Goal of the exercise:
Keep only the lines of the listing that include the word "layer", and copy them.

======== Material to process

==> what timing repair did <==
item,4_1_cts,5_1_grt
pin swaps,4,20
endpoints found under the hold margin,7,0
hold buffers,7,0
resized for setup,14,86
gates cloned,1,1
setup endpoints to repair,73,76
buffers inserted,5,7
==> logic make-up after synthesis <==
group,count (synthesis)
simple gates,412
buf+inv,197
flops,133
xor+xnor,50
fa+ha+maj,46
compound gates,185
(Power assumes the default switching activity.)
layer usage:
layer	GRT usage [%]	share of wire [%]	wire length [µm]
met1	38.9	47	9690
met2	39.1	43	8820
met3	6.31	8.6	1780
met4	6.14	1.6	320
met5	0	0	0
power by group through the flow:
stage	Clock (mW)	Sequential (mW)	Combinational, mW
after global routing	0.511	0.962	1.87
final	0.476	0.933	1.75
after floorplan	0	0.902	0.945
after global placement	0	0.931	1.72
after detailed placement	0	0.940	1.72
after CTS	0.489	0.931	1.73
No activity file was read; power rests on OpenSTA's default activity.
==> config.mk <==
export PLATFORM = sky130hd
export DESIGN_NAME = mem_port_arbiter
export DESIGN_NICKNAME = d
export VERILOG_FILES = /design/src/rtl/mem_port_arbiter_pkg.sv /design/src/rtl/mem_port_arbiter_rr_arbiter.sv /design/src/rtl/mem_port_arbiter.sv
export SDC_FILE = /design/constraint.sdc
export NUM_CORES = 1
export LEC_CHECK = 0
export BUFFER_PORTS_ARGS = -buffer_cell sky130_fd_sc_hd__buf_2
export CORE_MARGIN = 1.5
export CORE_UTILIZATION = 34
export CTS_CLUSTER_DIAMETER = 40
export CTS_CLUSTER_SIZE = 24
export DETAILED_ROUTE_END_ITERATION = 8
export GPL_ROUTABILITY_DRIVEN = 0
export PLACE_DENSITY = 0.88
export SYNTH_ARGS = -nofsm -noshare
export SYNTH_HDL_FRONTEND = slang
export SYNTH_SLANG_ARGS = --single-unit
==> constraint.sdc <==
create_clock -name clk -period 1.3 [get_ports clk]
set_clock_uncertainty 0.1 [all_clocks]
set_input_delay 0.13 -clock clk [delete_from_list [all_inputs] [get_ports clk]]
set_output_delay 0.13 -clock clk [all_outputs]
set_load 0.01 [all_outputs]
==> src/rtl/mem_port_arbiter_pkg.sv <==
// Shared helper functions for the memory port arbiter.
// Only width and index arithmetic lives here; the block itself is sized by parameters.
package mem_port_arbiter_pkg;

   // Width of a pointer that can address n requesters (never narrower than 1 bit).
   function automatic int ptr_width(input int n);
      return (n > 1) ? $clog2(n) : 1;
   endfunction

   // Index following idx in a ring of n entries.
   function automatic int wrap_inc(input int idx, input int n);
      return (idx + 1 >= n) ? 0 : idx + 1;
   endfunction

endpackage

==> src/rtl/mem_port_arbiter_rr_arbiter.sv <==
// Round-robin selector: picks the first valid requester at or after the
// pointer, wrapping from the highest index back to 0. Purely combinational.
module rr_arbiter #(
   parameter int NUM_REQ = 2,
   parameter int PTR_W   = 1
) (
   input  logic [NUM_REQ-1:0] i_valid,
   input  logic [PTR_W-1:0]   i_ptr,
   output logic [NUM_REQ-1:0] o_grant,
   output logic [PTR_W-1:0]   o_grant_idx
);

   logic found;

   // Search upper segment [ptr, NUM_REQ-1] first, then the wrapped segment [0, ptr-1].
   // NOTE: every output gets a default before the search so no path leaves it unassigned (no latch).
   always_comb begin
      o_grant     = '0;
      o_grant_idx = '0;
      found       = 1'b0;
      for (int i = 0; i < NUM_REQ; i++) begin
         if (!found && i_valid[i] && (i >= int'(i_ptr))) begin
            o_grant[i]  = 1'b1;
            o_grant_idx = PTR_W'(i);
            found       = 1'b1;
         end
      end
      for (int i = 0; i < NUM_REQ; i++) begin
         if (!found && i_valid[i] && (i < int'(i_ptr))) begin
            o_grant[i]  = 1'b1;
            o_grant_idx = PTR_W'(i);
            found       = 1'b1;
         end
      end
   end

endmodule
--- src/rtl/cursor_render.sv ---
// cursor_render: two-stage pipelined cursor glyph and slice-trail hit detector; clk/rst plus bus (frame controls and pixel in, out_valid/hit/hit_trail out).
module cursor_render #(
  parameter int W          = 10,
  parameter int HALF       = 8,
  parameter int THALF      = 4,
  parameter int TRAIL      = 4,
  parameter int BLINK_BITS = 5
) (
  input logic            clk,
  input logic            rst,
  cursor_render_if.slave bus
);
  localparam int CW = $clog2(TRAIL + 1);
  localparam logic [W:0] H  = (W + 1)'(HALF);
  localparam logic [W:0] HM = (W + 1)'(HALF - 1);
  localparam logic [W:0] TH = (W + 1)'(THALF);
  logic [W-1:0]          act_x, act_y;
  logic                  act_en, act_blink;
  logic [1:0]            act_mode;
  logic [W-1:0]          tx [TRAIL];
  logic [W-1:0]          ty [TRAIL];
  logic [CW-1:0]         trail_cnt;
  logic [BLINK_BITS-1:0] blink_cnt;
  logic                  vis;
  logic [W:0]            s1_dx, s1_dy;
  logic [W:0]            s1_tdx [TRAIL];
  logic [W:0]            s1_tdy [TRAIL];
  logic [TRAIL-1:0]      s1_tact;
  logic [1:0]            s1_mode;
  logic                  s1_vis, s1_valid;
  logic                  win, shape, hit_c, trail_c;
  function automatic logic [W:0] absd(input logic [W-1:0] a, input logic [W-1:0] b);
    return (a >= b) ? {1'b0, a - b} : {1'b0, b - a};
  endfunction
  assign vis = act_en & (~act_blink | ~blink_cnt[BLINK_BITS-1]);
  always_ff @(posedge clk) begin
    if (rst) begin
      act_x     <= '0;
      act_y     <= '0;
      act_en    <= 1'b0;
      act_mode  <= '0;
      act_blink <= 1'b0;
      trail_cnt <= '0;
      blink_cnt <= '0;
      for (int k = 0; k < TRAIL; k++) begin
        tx[k] <= '0;
        ty[k] <= '0;
      end
    end else if (bus.frame_start) begin
      act_x     <= bus.cur_x;
      act_y     <= bus.cur_y;
      act_en    <= bus.en;
      act_mode  <= bus.mode;
      act_blink <= bus.blink_en;
      tx[0]     <= act_x;
      ty[0]     <= act_y;
      for (int k = 1; k < TRAIL; k++) begin
        tx[k] <= tx[k-1];
        ty[k] <= ty[k-1];
      end
      // a disabled frame breaks the trail so no stroke spans the gap
      trail_cnt <= !act_en ? '0 : (trail_cnt == CW'(TRAIL)) ? trail_cnt : trail_cnt + 1'b1;
      blink_cnt <= blink_cnt + 1'b1;
    end
  end
  // mode, visibility and trail occupancy travel with dx/dy so a frame_start cannot split a pixel's view
  always_ff @(posedge clk) begin
    if (rst) begin
      s1_valid <= 1'b0;
      s1_dx    <= '0;
      s1_dy    <= '0;
      s1_mode  <= '0;
      s1_vis   <= 1'b0;
      s1_tact  <= '0;
      for (int k = 0; k < TRAIL; k++) begin
        s1_tdx[k] <= '0;
        s1_tdy[k] <= '0;
      end
    end else begin
      s1_valid <= bus.pix_valid;
      s1_dx    <= absd(bus.pix_x, act_x);
      s1_dy    <= absd(bus.pix_y, act_y);
      s1_mode  <= act_mode;
      s1_vis   <= vis;
      for (int k = 0; k < TRAIL; k++) begin
        s1_tdx[k]  <= absd(bus.pix_x, tx[k]);
        s1_tdy[k]  <= absd(bus.pix_y, ty[k]);
        s1_tact[k] <= CW'(k) < trail_cnt;
      end
    end
  end
  always_comb begin
    win   = (s1_dx < H) && (s1_dy < H);
    shape = (s1_mode == 2'd0) ? (s1_dx == s1_dy) :
            (s1_mode == 2'd1) ? (s1_dx == '0 || s1_dy == '0) :
            (s1_mode == 2'd2) ? (s1_dx == HM || s1_dy == HM) :
                                (s1_dx == s1_dy || s1_dx == '0 || s1_dy == '0);
    hit_c   = s1_valid & s1_vis & win & shape;
    trail_c = 1'b0;
    for (int k = 0; k < TRAIL; k++)
      trail_c = trail_c | (s1_tact[k] && s1_tdx[k] < TH && s1_tdy[k] < TH && s1_tdx[k] == s1_tdy[k]);
  end
  always_ff @(posedge clk) begin
    if (rst) begin
      bus.out_valid <= 1'b0;
      bus.hit       <= 1'b0;
      bus.hit_trail <= 1'b0;
    end else begin
      bus.out_valid <= s1_valid;
      bus.hit       <= hit_c;
      bus.hit_trail <= s1_valid & trail_c & ~hit_c;
    end
  end
endmodule

--- src/flat_wrapper.sv ---
// flat-port wrapper written by rule: the top's interface ports become plain ports
module cursor_render_flat 
#(
  parameter int W          = 10,
  parameter int HALF       = 8,
  parameter int THALF      = 4,
  parameter int TRAIL      = 4,
  parameter int BLINK_BITS = 5
)
  (clk, rst, bus_frame_start, bus_cur_x, bus_cur_y, bus_en, bus_mode, bus_blink_en, bus_pix_valid, bus_pix_x, bus_pix_y, bus_out_valid, bus_hit, bus_hit_trail);
  cursor_render_if #(.W(W)) bus_i ();
  input logic clk;
  input logic rst;
  input wire logic [$bits(bus_i.frame_start)-1:0] bus_frame_start;
  input wire logic [$bits(bus_i.cur_x)-1:0] bus_cur_x;
  input wire logic [$bits(bus_i.cur_y)-1:0] bus_cur_y;
  input wire logic [$bits(bus_i.en)-1:0] bus_en;
  input wire logic [$bits(bus_i.mode)-1:0] bus_mode;
  input wire logic [$bits(bus_i.blink_en)-1:0] bus_blink_en;
  input wire logic [$bits(bus_i.pix_valid)-1:0] bus_pix_valid;
  input wire logic [$bits(bus_i.pix_x)-1:0] bus_pix_x;
  input wire logic [$bits(bus_i.pix_y)-1:0] bus_pix_y;
  output wire logic [$bits(bus_i.out_valid)-1:0] bus_out_valid;
  output wire logic [$bits(bus_i.hit)-1:0] bus_hit;
  output wire logic [$bits(bus_i.hit_trail)-1:0] bus_hit_trail;
  assign bus_i.frame_start = bus_frame_start;
  assign bus_i.cur_x = bus_cur_x;
  assign bus_i.cur_y = bus_cur_y;
  assign bus_i.en = bus_en;
  assign bus_i.mode = bus_mode;
  assign bus_i.blink_en = bus_blink_en;
  assign bus_i.pix_valid = bus_pix_valid;
  assign bus_i.pix_x = bus_pix_x;
  assign bus_i.pix_y = bus_pix_y;
  assign bus_out_valid = bus_i.out_valid;
  assign bus_hit = bus_i.hit;
  assign bus_hit_trail = bus_i.hit_trail;
  cursor_render #(.W(W), .HALF(HALF), .THALF(THALF), .TRAIL(TRAIL), .BLINK_BITS(BLINK_BITS)) u_core (.clk(clk), .rst(rst), .bus(bus_i));
endmodule
--- config.mk ---
export PLATFORM = sky130hd
export DESIGN_NAME = cursor_render_flat
export DESIGN_NICKNAME = d
export VERILOG_FILES = /design/src/rtl/cursor_render_if.sv /design/src/rtl/cursor_render.sv /design/src/flat_wrapper.sv
export SDC_FILE = /design/constraint.sdc
export NUM_CORES = 1
export LEC_CHECK = 0
export ABC_AREA = 1
export BUFFER_PORTS_ARGS = -buffer_cell sky130_fd_sc_hd__buf_2
export CAP_MARGIN = 20
export CORE_ASPECT_RATIO = 0.5
export CORE_MARGIN = 5
export CORE_UTILIZATION = 50
export DETAILED_ROUTE_END_ITERATION = 10
export PLACE_DENSITY = 0.66
export SYNTH_ARGS = -nofsm -noshare
export SYNTH_HDL_FRONTEND = slang
export SYNTH_SLANG_ARGS = --single-unit
--- constraint.sdc ---
create_clock -name clk -period 4.9 [get_ports clk]
set_input_delay 0.735 -clock clk [delete_from_list [all_inputs] [get_ports clk]]
set_output_delay 0.735 -clock clk [all_outputs]
set_load 0.03 [all_outputs]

================

Result for this exercise:
layer usage:
layer	GRT usage [%]	share of wire [%]	wire length [µm]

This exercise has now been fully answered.